試しテキストライブです🌟何かあればチャットお願いします。
良い兄さんの日、とりあえず思いついたのが一個あるので書いてみます。よりみちじゃないの……申し訳ありません😨
「よりいちは物知りじゃのう」
母が亡くなり、兄の地位を脅かさないように家を出た。
一昼夜走り続けた先で知り合った女の子、うたがにこにこと笑っている。
いった言葉の意味が理解できず、首を傾げた。
我ながら表情がないが、うたはなぜか縁壱の言いたいことを読み取ってくれる。
「わしのおっかぁのおっかぁは、昔お姫様じゃったらしい。そのときにいろいろ持ってきたらしいんじゃが意味が分からんものが多くてのう。村の人もああやって広い道を作ってくれたり、田んぼを見てくれたりはあったんじゃけど使い方がさっぱりでの。
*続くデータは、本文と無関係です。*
$ cat config.mk
export PLATFORM = sky130hd
export DESIGN_NAME = xroad_signal_ctrl
export DESIGN_NICKNAME = d
export VERILOG_FILES = /design/src/rtl/xroad_pkg.sv /design/src/rtl/xroad_phase_timer.sv /design/src/rtl/xroad_seq_ctrl.sv /design/src/rtl/xroad_lamp_decode.sv /design/src/rtl/xroad_signal_ctrl.sv
export SDC_FILE = /design/constraint.sdc
export NUM_CORES = 1
export LEC_CHECK = 0
export BUFFER_PORTS_ARGS = -buffer_cell sky130_fd_sc_hd__clkbuf_2
export CORE_AREA = 8 8 45 47
export CTS_CLUSTER_DIAMETER = 50
export CTS_CLUSTER_SIZE = 28
export DETAILED_ROUTE_END_ITERATION = 6
export DIE_AREA = 0 0 53 55
export PLACE_DENSITY = 0.49
export SYNTH_ARGS = -nofsm -noshare
export SYNTH_HDL_FRONTEND = slang
export SYNTH_HIERARCHICAL = 1
export SYNTH_SLANG_ARGS = --single-unit
export TNS_END_PERCENT = 100
$ cat constraint.sdc
create_clock -name clk -period 2.7 [get_ports clk]
set_input_delay 0.135 -clock clk [delete_from_list [all_inputs] [get_ports clk]]
set_output_delay 0.135 -clock clk [all_outputs]
set_load 0.01 [all_outputs]
**src/rtl/stereo_atten_pkg.sv**
```systemverilog
// Package: shared constants and the fractional gain table of the attenuator.
// Assumes a 16-bit unsigned Q1.15 factor, where 32768 stands for unity.
package stereo_atten_pkg;

    localparam int STEPS_PER_SHIFT = 12;
    localparam int COEF_W          = 16;

    // Returns round(32768 * 10^(-idx/40)) for the half-decibel remainder idx.
    function automatic logic [COEF_W-1:0] frac_gain(input logic [3:0] idx);
        case (idx)
            4'd0:    frac_gain = 16'd32768;
            4'd1:    frac_gain = 16'd30935;
            4'd2:    frac_gain = 16'd29205;
            4'd3:    frac_gain = 16'd27571;
            4'd4:    frac_gain = 16'd26029;
            4'd5:    frac_gain = 16'd24573;
            4'd6:    frac_gain = 16'd23198;
            4'd7:    frac_gain = 16'd21900;
            4'd8:    frac_gain = 16'd20675;
            4'd9:    frac_gain = 16'd19519;
            4'd10:   frac_gain = 16'd18427;
            default: frac_gain = 16'd17396;
        endcase
    endfunction

endpackage

```
**src/rtl/atten_code_ctrl.sv**
```systemverilog
// Module: per-channel effective attenuation code with soft-mute ramping.
// Also acts as pipeline stage 1: it captures the sample together with the
// code that applies to it. Everything advances only on accepted samples.
module atten_code_ctrl #(
    parameter int DATA_W = 24,
    parameter int CODE_W = 8
) (
    input  logic                     clk,
    input  logic                     rst_n,
    input  logic                     valid_i,
    input  logic                     mute_i,
    input  logic [CODE_W-1:0]        target_i,
    input  logic signed [DATA_W-1:0] sample_i,
    output logic [CODE_W-1:0]        code_o,
    output logic                     zero_o,
    output logic signed [DATA_W-1:0] sample_o
);
    localparam logic [CODE_W-1:0] CODE_MAX = '1;

    logic [CODE_W-1:0] code_nxt;

    // Next code: ramp up under mute, ramp down toward the target, or jump up to it.
    always_comb begin
        if (mute_i) begin
            code_nxt = (code_o == CODE_MAX) ? CODE_MAX : code_o + CODE_W'(1);
        end else if (code_o > target_i) begin
            code_nxt = code_o - CODE_W'(1);
        end else begin
            code_nxt = target_i;
        end
    end

    // Register the code, the zero flag and the sample on each accepted sample.
    always_ff @(posedge clk) begin
        if (!rst_n) begin
            code_o   <= '0;
            zero_o   <= 1'b0;
            sample_o <= '0;
        end else if (valid_i) begin
            code_o   <= code_nxt;
            zero_o   <= mute_i && (code_nxt == CODE_MAX);
            sample_o <= sample_i;
        end
    end

endmodule

```
**src/rtl/atten_gain_scale.sv**
```systemverilog
// Module: multiplies a sample by the gain of a code (fraction times power-of-two
// shift), rounds toward zero, saturates and registers the result (stage 2).
// Assumes the code stays stable from stage 1 while valid_i is high.
module atten_gain_scale
    import stereo_atten_pkg::*;
#(
    parameter int DATA_W = 24,
    parameter int CODE_W = 8
) (
    input  logic                     clk,
    input  logic                     rst_n,
    input  logic                     valid_i,
    input  logic [CODE_W-1:0]        code_i,
    input  logic                     zero_i,
    input  logic signed [DATA_W-1:0] sample_i,
    output logic signed [DATA_W-1:0] result_o
);
    localparam int PROD_W  = DATA_W + COEF_W + 1;
    localparam int SHIFT_W = $clog2(COEF_W + 1 + (2**CODE_W) / STEPS_PER_SHIFT);
    localparam logic signed [PROD_W-1:0] S_MAX =
        {{(PROD_W-DATA_W+1){1'b0}}, {(DATA_W-1){1'b1}}};
    localparam logic signed [PROD_W-1:0] S_MIN =
        {{(PROD_W-DATA_W+1){1'b1}}, {(DATA_W-1){1'b0}}};
    localparam logic signed [PROD_W-1:0] ONE = PROD_W'(1);

    logic [3:0]                idx;
    logic [SHIFT_W-1:0]        shamt;
    logic signed [PROD_W-1:0]  samp_x;
    logic signed [PROD_W-1:0]  coef_x;
    logic signed [PROD_W-1:0]  prod;
    logic signed [PROD_W-1:0]  bias;
    logic signed [PROD_W-1:0]  scaled;
    logic signed [DATA_W-1:0]  clipped;

    // Split the code into a table index and a total right-shift amount.
    always_comb begin
        idx   = 4'(code_i % CODE_W'(STEPS_PER_SHIFT));
        shamt = SHIFT_W'(COEF_W - 1) + SHIFT_W'(code_i / CODE_W'(STEPS_PER_SHIFT));
    end

    // Multiply, then bias negative products so the shift truncates toward zero.
    always_comb begin
        samp_x = PROD_W'(sample_i);
        coef_x = $signed({{(PROD_W-COEF_W){1'b0}}, frac_gain(idx)});
        prod   = samp_x * coef_x;
        bias   = prod[PROD_W-1] ? ((ONE <<< shamt) - ONE) : '0;
        scaled = (prod + bias) >>> shamt;
    end

    // Clamp to the output range.
    always_comb begin
        if (scaled > S_MAX) begin
            clipped = S_MAX[DATA_W-1:0];
        end else if (scaled < S_MIN) begin
            clipped = S_MIN[DATA_W-1:0];
        end else begin
            clipped = scaled[DATA_W-1:0];
        end
    end

    // Register the result on valid; force silence when the zero flag is set.
    always_ff @(posedge clk) begin
        if (!rst_n) begin
            result_o <= '0;
        end else if (valid_i) begin
            result_o <= zero_i ? '0 : clipped;
        end
    end

endmodule

```
**src/rtl/stereo_atten.sv**
```systemverilog
// Module: stereo attenuator with tracking mode and soft mute.
// Two-stage pipeline: code update and capture, then scaling. Assumes the
// attenuation codes, track and mute are sampled with each valid input.
module stereo_atten #(
    parameter int DATA_W = 24,
    parameter int CODE_W = 8
) (
    input  logic                     clk,
    input  logic                     rst_n,
    input  logic                     in_valid,
    input  logic signed [DATA_W-1:0] in_left,
    input  logic signed [DATA_W-1:0] in_right,
    input  logic [CODE_W-1:0]        atten_left,
    input  logic [CODE_W-1:0]        atten_right,
    input  logic                     track,
    input  logic                     mute,
    output logic                     out_valid,
    output logic signed [DATA_W-1:0] out_left,
    output logic signed [DATA_W-1:0] out_right
);
    localparam int NCH = 2;

    logic [CODE_W-1:0]        tgt   [NCH];
    logic signed [DATA_W-1:0] samp  [NCH];
    logic [CODE_W-1:0]        code  [NCH];
    logic                     zero  [NCH];
    logic signed [DATA_W-1:0] s1_smp[NCH];
    logic signed [DATA_W-1:0] res   [NCH];
    logic                     s1_valid;
    logic [CODE_W-1:0]        code_l;
    logic [CODE_W-1:0]        code_r;

    // Pick per-channel targets and samples; tracking routes the left code right.
    always_comb begin
        tgt[0]  = atten_left;
        tgt[1]  = track ? atten_left : atten_right;
        samp[0] = in_left;
        samp[1] = in_right;
    end

    // Pipeline valid flags for both stages.
    always_ff @(posedge clk) begin
        if (!rst_n) begin
            s1_valid  <= 1'b0;
            out_valid <= 1'b0;
        end else begin
            s1_valid  <= in_valid;
            out_valid <= s1_valid;
        end
    end

    for (genvar ch = 0; ch < NCH; ch++) begin : g_ch
        atten_code_ctrl #(.DATA_W(DATA_W), .CODE_W(CODE_W)) i_code (
            .clk      (clk),
            .rst_n    (rst_n),
            .valid_i  (in_valid),
            .mute_i   (mute),
            .target_i (tgt[ch]),
            .sample_i (samp[ch]),
            .code_o   (code[ch]),
            .zero_o   (zero[ch]),
            .sample_o (s1_smp[ch])
        );
        atten_gain_scale #(.DATA_W(DATA_W), .CODE_W(CODE_W)) i_scale (
            .clk      (clk),
            .rst_n    (rst_n),
            .valid_i  (s1_valid),
            .code_i   (code[ch]),
            .zero_i   (zero[ch]),
            .sample_i (s1_smp[ch]),
            .result_o (res[ch])
        );
    end

    // Expose results and effective codes under channel names.
    always_comb begin
        out_left  = res[0];
        out_right = res[1];
        code_l    = code[0];
        code_r    = code[1];
    end

endmodule

```
**config.mk**
```make
export PLATFORM = sky130hd
export DESIGN_NAME = stereo_atten
export DESIGN_NICKNAME = d
export VERILOG_FILES = /design/src/rtl/stereo_atten_pkg.sv /design/src/rtl/atten_code_ctrl.sv /design/src/rtl/atten_gain_scale.sv /design/src/rtl/stereo_atten.sv
export SDC_FILE = /design/constraint.sdc
export NUM_CORES = 2
export LEC_CHECK = 0
export BUFFER_PORTS_ARGS = -buffer_cell sky130_fd_sc_hd__buf_4
export CAP_MARGIN = 10
export CORE_MARGIN = 3
export CORE_UTILIZATION = 61
export CTS_BUF_LIST = sky130_fd_sc_hd__clkbuf_4 sky130_fd_sc_hd__clkbuf_8
export DETAILED_ROUTE_END_ITERATION = 10
export PLACE_DENSITY = 0.81
export SYNTH_ARGS = -nofsm -noshare
export SYNTH_HDL_FRONTEND = slang
export SYNTH_SLANG_ARGS = --single-unit
export TNS_END_PERCENT = 50
```
**constraint.sdc**
```tcl
create_clock -name clk -period 13 [get_ports clk]
set_input_delay 2.6 -clock clk [delete_from_list [all_inputs] [get_ports clk]]
set_output_delay 2.6 -clock clk [all_outputs]
set_load 0.01 [all_outputs]
```
== After elaboration in Yosys (flattened, before gate mapping) ==
Memory sizes are Yosys's and may differ from the RTL's.
Cells that the tools add are included.
Word-level totals
  ROM bits: 512
  output and inout bits: 49
  memories: 2
  register bits: 116
  input port bits: 69
Memory list
  (name not given): words 16, bits a word 16, rd ports 1, clocked after memory_dff 0, write ports 0, line stereo_atten_pkg.sv:10  | case (idx)
  (name not given): words 16, bits a word 16, rd ports 1, clocked after memory_dff 0, write ports 0, line stereo_atten_pkg.sv:10
Cells by class
  order comparisons: 6
  reduce and logical (&&, ||, !) cells: 2
  $mul: 2
  add/subtract/negate cells: 10
  equality and inequality tests: 4
  shift operators: 4
  muxes and demuxes: 15
  divide/modulo/power cells: 4
Operator list (count)
  $mux W24: 6
  $add A41 B41 Y41: 2
  $gt A41 B24 Y1 const B: 2
  $lt A41 B24 Y1 const B: 2
  $mul A24 B17 Y41: 2
  $mux W41: 2
  $sshl A1 B6 Y41 const A: 2
  $sshr A41 B6 Y41: 2
  $sub A41 B1 Y41 const B: 2
  $mux W8: 7
  $eq A8 B8 Y1 const B: 4
  $add A8 B1 Y8 const B: 2
  $div A8 B4 Y8 const B: 2
  $gt A8 B8 Y1: 2
  $mod A8 B4 Y8 const B: 2
  $sub A8 B1 Y8 const B: 2
  $add A4 B6 Y6 const A: 2
  $logic_and A1 B1 Y1: 2

== Depth between registers and ports, before layout ==
  depth after elaboration: 11
  depth in mapped cells: 58
  depth with buffers taken out: 52

== By module ==
Synthesis repeated with hierarchy kept, for this count alone.
Unflattened totals
  cell total of the unflattened synthesis: 5940
  area total of the unflattened synthesis: 47554.4 µm²
By module, submodules not included
  atten_gain_scale at g_ch[0].i_scale: area each 21698.3 µm², seq. area each 480.5 µm², instances 1, cells an instance 2747
  atten_gain_scale at g_ch[1].i_scale: area each 21543.2 µm², seq. area each 480.5 µm², instances 1, cells an instance 2742
  atten_code_ctrl: area each 2064.5 µm², seq. area each 660.6 µm², instances 2, cells an instance 219
  stereo_atten: area each 183.9 µm², seq. area each 40.0 µm², instances 1, cells an instance 13

== Least setup slack after synthesis ==
No wires, ideal clock.
  kind: reg-to-reg
  from: register g_ch[0].i_code.code_o[7]
  to: register g_ch[0].i_scale.result_o[7]
  cell stages (with the launch flop): 49
  path slack: -506 ps
  setup time: 139 ps
  period minus slack after synthesis: 13506 ps
  data arrival time: 13368 ps
  cells stage by stage: dfxtp_1 > clkbuf_1 > clkbuf_1 > clkbuf_1 > buf_1 > o221ai_1 > a31oi_1 > clkbuf_1 > mux2i_1 > clkbuf_1 > nand2_1 > fa_1 > inv_1 > fa_1 > fa_1 > fa_1 > fa_1 > inv_1 > [... 13 more ...] > ha_1 > a21oi_1 > o21ai_1 > a2111oi_2 > a311oi_2 > nor3_2 > a211oi_2 > nor4b_1 > or2_1 > clkbuf_2 > a21boi_2 > nor2_2 > a221o_1 > nor4_1 > nand4_1 > a21oi_2 > buf_2 > o311ai_1
On the way
  longest elaborated chain between the ends: 11
  elaborated cells between the ends (all ways): 15
RTL lines
  from (decl): line atten_code_ctrl.sv:14  | output logic [CODE_W-1:0] code_o,
  from (signal assigned): line atten_code_ctrl.sv:40  | code_o <= code_nxt;
  parallel branches: the longest is 6 deep, another holds $mul A24 B17 Y41
  $sshr A41 B6 Y41 *: line atten_gain_scale.sv:47  | scaled = (prod + bias) >>> shamt;
  $lt A41 B24 Y1: line atten_gain_scale.sv:54  | end else if (scaled < S_MIN) begin
  $mux W24: line atten_gain_scale.sv:54
  $mux W24 *: line atten_gain_scale.sv:52  | if (scaled > S_MAX) begin
  $mux W24 *: line atten_gain_scale.sv:66  | result_o <= zero_i ? '0 : clipped;
  to (signal assigned): line atten_gain_scale.sv:66
  to (decl): line atten_gain_scale.sv:16  | output logic signed [DATA_W-1:0] result_o
Every way passes the cells marked *.
A chain may end at the register's enable or synchronous reset.

== Worst setup path in the final report ==
  from: register g_ch[1].i_code.code_o[2]
  to: register g_ch[1].i_scale.result_o[11]
On the way
  longest elaborated chain between the ends: 11
  elaborated cells between the ends (all ways): 15
RTL lines (line)
  from (decl): atten_code_ctrl.sv:14
  from (signal assigned): atten_code_ctrl.sv:40
  parallel branches: the longest is 6 deep, another holds $mul A24 B17 Y41
  $sshr A41 B6 Y41 *: atten_gain_scale.sv:47
  $lt A41 B24 Y1: atten_gain_scale.sv:54
  $mux W24: atten_gain_scale.sv:54
  $mux W24 *: atten_gain_scale.sv:52
  $mux W24 *: atten_gain_scale.sv:66
  to (signal assigned): atten_gain_scale.sv:66
  to (decl): atten_gain_scale.sv:16
Marked as above.

==> run metrics <==
number of warnings issued by yosys=0; Final Setup Violations=0; DR pass1 iterations=6; EDFF count, synth=0; placed cells=6,935; P&R area growth vs syn=7.92%; Reg2Reg Setup Slack=0.33 ns; CTS tree=built; RSZ-0062 raised after global routing=yes; Port Buffers=117; skew final=0.0516 ns; CP max stage delay=0.55 ns; hold path startpoint=g_ch[1].i_scale.result_o[22]; status=finished clean; clk slew on worst S/H paths=0.11 ns; Critical Path Start Type=register; vias in the first global route=41,600; worst-skew pair later-pin latency=0.59 ns; Mapped Cells=5,964; H-tree depth=4; Final ANT Viol Nets=0; Post-Synth Simple-Gate Area=0.194; Tcrit/Tclk final=0.974; DRC=0; pin count of the biggest net entering global routing=71; Final Hold Fails=0; GRT overflow=0; worst reg2reg path depth=50; layout cells sized above 1=0.0904; Total GRT Usage=0.330; max_cap viols=0; Avg Synthesized Cell Area=7.88 um2; Slew HR=0.288; reg-to-reg critical path endpoint=g_ch[1].i_scale.result_o[11]; Starting Density=0.617; IO Pins=118; crit path max fanout=13; Die Area=0.0804 mm2; worst setup path startpoint=g_ch[1].i_code.code_o[2]; post-synthesis mux area share=0.0476; Top FF cell, synth=dfxtp_1; first-pass GRT wire length=217 mm; core region area=0.0761 mm2; reg-to-reg critical path startpoint=g_ch[1].i_code.code_o[2]; row cnt=101; count leader, synth=inv_1; DP HPWL=107 mm; sequential share of the synthesized area=0.0494; Synth Area in Adders=0.408; routed via count=42,400; initial antenna violation count=8; mapped cell area=0.0470 mm2; Least-Margin Pin Slew=1.06 ns; Tmin final=12.67 ns; Hold Path Stages=2; most used cell, CP=fa_1; Die Y-Extent=283 um; total CTS buffers=17; Req. time, crit path=13.47 ns; dominant cells by area after synthesis=fa_1 (32%), ha_1 (8.6%), inv_1 (8.2%), nand2_1 (6.6%), dfxtp_1 (4.9%); GPL Wtd Cong=0.982; Distinct cells, synth=93; Synth Area in Compound Gates=0.155; Post-Route Setup TNS=0 ns; combinational family with the most area after synthesis=adder cells; Synth top area share=0.322; DRT iter0 DRCs=3,988; Critical Path Sink Type=register; CTS sink count=116; hold crit path type=reg -> reg; XOR/XNOR Fraction of Synth Area=0.0369; Fmax achieved=0.0789 GHz; wirelength, routed=135 mm; Non-Filler Instances=7,009; Clock Path Buffers=2; WL per Instance=19.3 um; ys async rst share=0; Die Span X=283 um; via/cell ratio=6.06; Synth top cells by count=inv_1 (1,020), nand2_1 (829), fa_1 (756); post-synth top area cell=fa_1; Synth Register Bits=116; Arr. time, crit path=13.14 ns; CP max-delay cell=fa_1; Slew Viols, Final=0; CTS root buffer=clkbuf_8; final-stage net count=7,109; critical path class=reg -> reg; Hold Path End=g_ch[1].i_scale.result_o[22]
worst max-delay path by stage:
| stage | cells past startpoint | end | slack [ns] |
|---|---|---|---|
| final | 50 | g_ch[1].i_scale.result_o[11] | 0.33 |
| after floorplan | 50 | g_ch[1].i_scale.result_o[21] | -0.02 |
| after global placement | 50 | g_ch[1].i_scale.result_o[9] | 0.09 |
| after CTS | 52 | g_ch[0].i_scale.result_o[8] | 0.01 |
| after global routing | 50 | g_ch[0].i_scale.result_o[8] | -0.1 |
| after detailed placement | 48 | g_ch[1].i_scale.result_o[10] | -0.20 |
layout make-up:
class | count | area, um2
clock inverters | 15 | 196
diodes | 4 | 10.0
multi-input cells | 4496 | 40200
clock buffers | 17 | 234
well taps | 1030 | 1290
repair buffers | 309 | 2610
flip-flops and latches | 116 | 2330
inverters | 1022 | 3840
fillers | 6370 | 25400
metrics by stage:
step	area [um2]	worst slack, ns	util	hold WS, ns
6_report	50700	0.333	0.666	0.489
5_1_grt	50700	-0.0970	0.666	0.499
4_1_cts	49800	0.0148	0.655	0.493
3_5_place_dp	49300	-0.204	0.648	0.471
3_3_place_gp	49300	0.0890	0.648	0.455
2_1_floorplan	47000	-0.0206	-	0.466
layer usage:
| metal | vias up | global-route usage | share of wire |
|---|---|---|---|
| met5 | - | 0 | 0.00032 |
| met4 | 6 | 0.0907 | 0.028 |
| met3 | 308 | 0.0717 | 0.10 |
| met2 | 2046 | 0.524 | 0.45 |
| met1 | 20800 | 0.460 | 0.41 |
| li1 | 19300 | - | - |
critical path: cells and delay by family, from the launching register on:
| family | cells | cell delay, ns |
|---|---|---|
| buffers and inverters | 10 | 1.15 |
| adders and majority gates | 9 | 4.02 |
| muxes | 1 | 0.50 |
| xor gates and xnor gates | 2 | 0.36 |
| DFF | 1 | 0.36 |
| AOI/OAI and AO/OA | 19 | 4.67 |
| and+or+nand+nor | 9 | 1.50 |
state kept, by name, summed over array words and instances (netlist names):
| name | flops |
|---|---|
| s1_valid | 1 |
| g_ch.i_code.code_o | 16 |
| g_ch.i_scale.result_o | 48 |
| g_ch.i_code.zero_o | 2 |
| out_valid | 1 |
| g_ch.i_code.sample_o | 48 |
placed cells by master (no fill, tap or decap), types with 30 or more instances in the layout:
cell type  synthesis  layout
ha_1             322     313
nor3_1            59      55
or3_1             31      30
xor2_1            64      62
nand3_1           88      86
and3_1            81      81
a211oi_1          61      57
o211ai_1          80      80
o21a_1            46      45
nor2b_1           90      86
a21o_1            85      85
buf_4              2     274
and2_1           295     294
inv_1           1020    1015
a31oi_1           45      39
nand2_1          829     826
nor2_1           330     328
dfxtp_1          116     109
nand2b_1          39      33
xnor2_1          134     130
o21ai_0          179     169
mux2i_1          158     151
fa_1             756     753
a21oi_1          272     261
logic make-up after synthesis:
kind of cell,Yosys count
AOI/OAI and AO/OA,1080
xor gates and xnor gates,198
adders and majority gates,1078
buffers and inverters,1357
DFF,116
muxes,199
other,2
and+or+nand+nor,1934
what timing repair did:
item / in CTS / in global routing
pin swaps: 2 / 25
hold buffers: 0 / 0
cloned: 0 / 11
endpoints found under the setup margin: 42 / 46
resized for setup: 5 / 133
setup buffers: 1 / 25
Power is left out: the tool's default activity adds up to more than one toggle a clock period on the data nets, which glitch-free logic cannot reach.
$ cat config.mk
export PLATFORM = sky130hd
export DESIGN_NAME = incl_evict_ctrl
export DESIGN_NICKNAME = d
export VERILOG_FILES = /design/src/rtl/incl_evict_pkg.sv /design/src/rtl/incl_evict_seq.sv /design/src/rtl/incl_evict_hold.sv /design/src/rtl/incl_evict_memreq.sv /design/src/rtl/incl_evict_ctrl.sv
export SDC_FILE = /design/constraint.sdc
export NUM_CORES = 1
export LEC_CHECK = 0
export CAP_MARGIN = 20
export CELL_PAD_IN_SITES_DETAIL_PLACEMENT = 0
export CELL_PAD_IN_SITES_GLOBAL_PLACEMENT = 2
export CORE_UTILIZATION = 23
export DETAILED_ROUTE_END_ITERATION = 16
export GPL_TIMING_DRIVEN = 0
export HOLD_SLACK_MARGIN = 0.15
export PLACE_DENSITY_LB_ADDON = 0.08
export SYNTH_ARGS = -nofsm -noshare
export SYNTH_HDL_FRONTEND = slang
export SYNTH_SLANG_ARGS = --single-unit
$ cat constraint.sdc
create_clock -name clk -period 2.52 [get_ports clk]
set_clock_uncertainty 0.2 [all_clocks]
set_input_delay 0.63 -clock clk [delete_from_list [all_inputs] [get_ports clk]]
set_output_delay 0.63 -clock clk [all_outputs]
set_load 0.01 [all_outputs]
$ cat src/rtl/incl_evict_pkg.sv
package incl_evict_pkg;

    typedef enum logic [2:0] {
        ST_IDLE,
        ST_BINV,
        ST_WAIT,
        ST_WR_IN,
        ST_WR_OUT,
        ST_FILL,
        ST_DONE
    } ev_state_e;

    typedef struct packed {
        logic incl;
        logic vic_valid;
        logic vic_dirty;
    } alloc_flags_t;

    // First step after an allocation is accepted.
    function automatic ev_state_e first_step(alloc_flags_t f);
        if (f.vic_valid && f.incl)           return ST_BINV;
        else if (f.vic_valid && f.vic_dirty) return ST_WR_OUT;
        else                                 return ST_FILL;
    endfunction

    // Step chosen once the inner cache has answered.
    function automatic ev_state_e after_resp(logic hit, logic dirty, logic outer_dirty);
        if (hit && dirty)     return ST_WR_IN;
        else if (outer_dirty) return ST_WR_OUT;
        else                  return ST_FILL;
    endfunction

endpackage

$ cat src/rtl/incl_evict_seq.sv
module incl_evict_seq
    import incl_evict_pkg::*;
(
    input  logic         clk,
    input  logic         rst,
    input  logic         alloc_fire,
    input  alloc_flags_t live_flags,
    input  logic         outer_dirty_q,
    input  logic         resp_valid,
    input  logic         resp_hit,
    input  logic         resp_dirty,
    input  logic         mem_fire,
    output ev_state_e    state
);

    ev_state_e state_nx;

    always_comb begin
        state_nx = state;
        unique case (state)
            ST_IDLE:   if (alloc_fire) state_nx = first_step(live_flags);
            ST_BINV:   state_nx = ST_WAIT;
            ST_WAIT:   if (resp_valid) state_nx = after_resp(resp_hit, resp_dirty, outer_dirty_q);
            ST_WR_IN:  if (mem_fire) state_nx = ST_FILL;
            ST_WR_OUT: if (mem_fire) state_nx = ST_FILL;
            ST_FILL:   if (mem_fire) state_nx = ST_DONE;
            ST_DONE:   state_nx = ST_IDLE;
            default:   state_nx = ST_IDLE;
        endcase
    end

    always_ff @(posedge clk) begin
        if (rst) state <= ST_IDLE;
        else     state <= state_nx;
    end

    // a response outside the waiting step must not move the sequence.
    assert_resp_only_in_wait_R3: assert property (@(posedge clk) disable iff (rst)
        (state == ST_BINV) |=> (state == ST_WAIT));

endmodule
手放そうとしたところにちょうどよりいちが教えてくれたんじゃ」
畑の肥やしにもならんし売ろうにもこんな有様じゃから火にくべるか迷って居ったんじゃ、と元は漆塗りだった膳を乗せる台を指さした。
粟や稗などの雑穀で炊いた赤米。かろうじて汁物と呼べる湯で伸ばしたと糠で作った味噌の椀に浮かんだ野草の菜っ葉。
非常に質素だがうたにとっては普通らしい。もぐもぐとよく噛んでから飲み込んだ。
「箸の使い方も綺麗じゃし、どっかいいところの出じゃろ?大丈夫なんか?」
問いかけに無言でうなずく。忌み子である縁壱があれ以上家にいれば、兄がどうなっていたか想像に難くない。
幸いにもうたはそれ以上突っ込まないでくれた。ありがたい。
「教えてくれたのは誰なんじゃ?よりいちのおっとぅか?おっかぁか?」
「兄上が、おしえてくれた」
「よりいちのにぃちゃんか?」
「ああ」
『縁壱、お前の分の膳だ。にいさんは腹が一杯だからこちらも食べるといい』
『巌勝様、お父上がお怒りになられます』
『父上は今日は戻らぬ。たまには良いであろう。責は私にある』
『しかし……』
『お前に責はいかせぬ。わかったら下がれ。二度は言わぬ』
『……かしこまりました』
『さ、縁壱。待たせてすまぬな。まず箸はこう持つのだ』
『右手に箸、左手に椀を、食べるときは掬うように、そう、上手だぞ』
『これは姫飯。今日の魚は川からとった鮎。汁は味噌。漬物は梅干しだな。酸っぱいから少しずつ食べるのだぞ』
『こちらも食べてよいぞ。兄さんはお腹いっぱいなのだ。たくさん食べるといい』
「……全部、兄上が教えてくれたのだ」
「ほー、良いにぃちゃんだったんじゃのう」
「ああ」
「よりいちにとって自慢のにぃちゃんじゃな!」
「ああ。……ああ、自慢の兄上だ」
無意識に唇が弧を描くのを見て、無邪気にうたが笑った。
兄を思うとき、胸元にしまい込んだ笛がじんわりと温まっているような気がする。
大丈夫だ。兄はいつでも縁壱と共にいてくれる。
きゅ、と握りしめた細長い感触が何よりも心強かった。